ACTIVITY — Show all the lines in the data below that include the word "gates".

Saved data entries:
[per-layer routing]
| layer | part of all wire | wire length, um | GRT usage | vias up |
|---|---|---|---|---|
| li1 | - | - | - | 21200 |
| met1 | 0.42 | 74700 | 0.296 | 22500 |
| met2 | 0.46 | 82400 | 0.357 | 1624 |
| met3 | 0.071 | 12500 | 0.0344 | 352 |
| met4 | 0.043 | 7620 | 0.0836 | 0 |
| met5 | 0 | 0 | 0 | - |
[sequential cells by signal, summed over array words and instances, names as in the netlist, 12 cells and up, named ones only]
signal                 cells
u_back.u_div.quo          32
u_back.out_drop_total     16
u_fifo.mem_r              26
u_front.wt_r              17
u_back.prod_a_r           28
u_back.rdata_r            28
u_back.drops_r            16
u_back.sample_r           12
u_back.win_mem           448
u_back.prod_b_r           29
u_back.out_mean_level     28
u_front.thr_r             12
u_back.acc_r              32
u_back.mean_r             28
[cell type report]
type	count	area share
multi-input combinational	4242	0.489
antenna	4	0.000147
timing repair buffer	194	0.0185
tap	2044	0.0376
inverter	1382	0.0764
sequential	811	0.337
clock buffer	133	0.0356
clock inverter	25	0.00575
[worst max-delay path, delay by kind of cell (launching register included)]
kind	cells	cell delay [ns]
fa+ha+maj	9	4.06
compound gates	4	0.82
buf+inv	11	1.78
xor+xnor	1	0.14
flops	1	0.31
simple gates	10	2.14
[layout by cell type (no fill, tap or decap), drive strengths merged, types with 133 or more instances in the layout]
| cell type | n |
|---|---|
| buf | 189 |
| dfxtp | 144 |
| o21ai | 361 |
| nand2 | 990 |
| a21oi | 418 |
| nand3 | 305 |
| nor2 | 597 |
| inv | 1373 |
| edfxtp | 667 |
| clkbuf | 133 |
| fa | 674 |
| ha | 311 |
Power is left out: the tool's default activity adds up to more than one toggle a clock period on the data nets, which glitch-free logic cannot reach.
==> src/hw/rtl/stl_back.sv <==
// Back emitter: sends the one or two tokens of each queued pair on the output channel.
module stl_back (
  input  logic                 clk,
  input  logic                 rst,
  input  stl_pkg::token_pair_t head,
  input  logic                 empty,
  output logic                 pop,
  output logic                 out_valid,
  input  logic                 out_stall,
  output logic [4:0]           token_kind,
  output logic [15:0]          token_start,
  output logic [15:0]          token_length,
  output logic                 last_of_run
);

  logic            sel;
  logic            out_accept;
  stl_pkg::token_t cur;

  assign cur          = sel ? head.second : head.first;
  assign out_valid    = !empty;
  assign token_kind   = cur.kind;
  assign token_start  = cur.start;
  assign token_length = cur.length;
  assign last_of_run  = sel || !head.two;
  assign out_accept   = out_valid && !out_stall;
  assign pop          = out_accept && last_of_run;

  always_ff @(posedge clk) begin
    if (rst) begin
      sel <= 1'b0;
    end else if (out_accept) begin
      sel <= !last_of_run;
    end
  end

`ifndef SYNTHESIS
  a_sel_on_pair: assert property (@(posedge clk) disable iff (rst) sel |-> head.two && !empty)
    else $error("second token selected without a pair at the head");
`endif

endmodule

ANSWER TO THE PROBLEM —
compound gates	4	0.82
simple gates	10	2.14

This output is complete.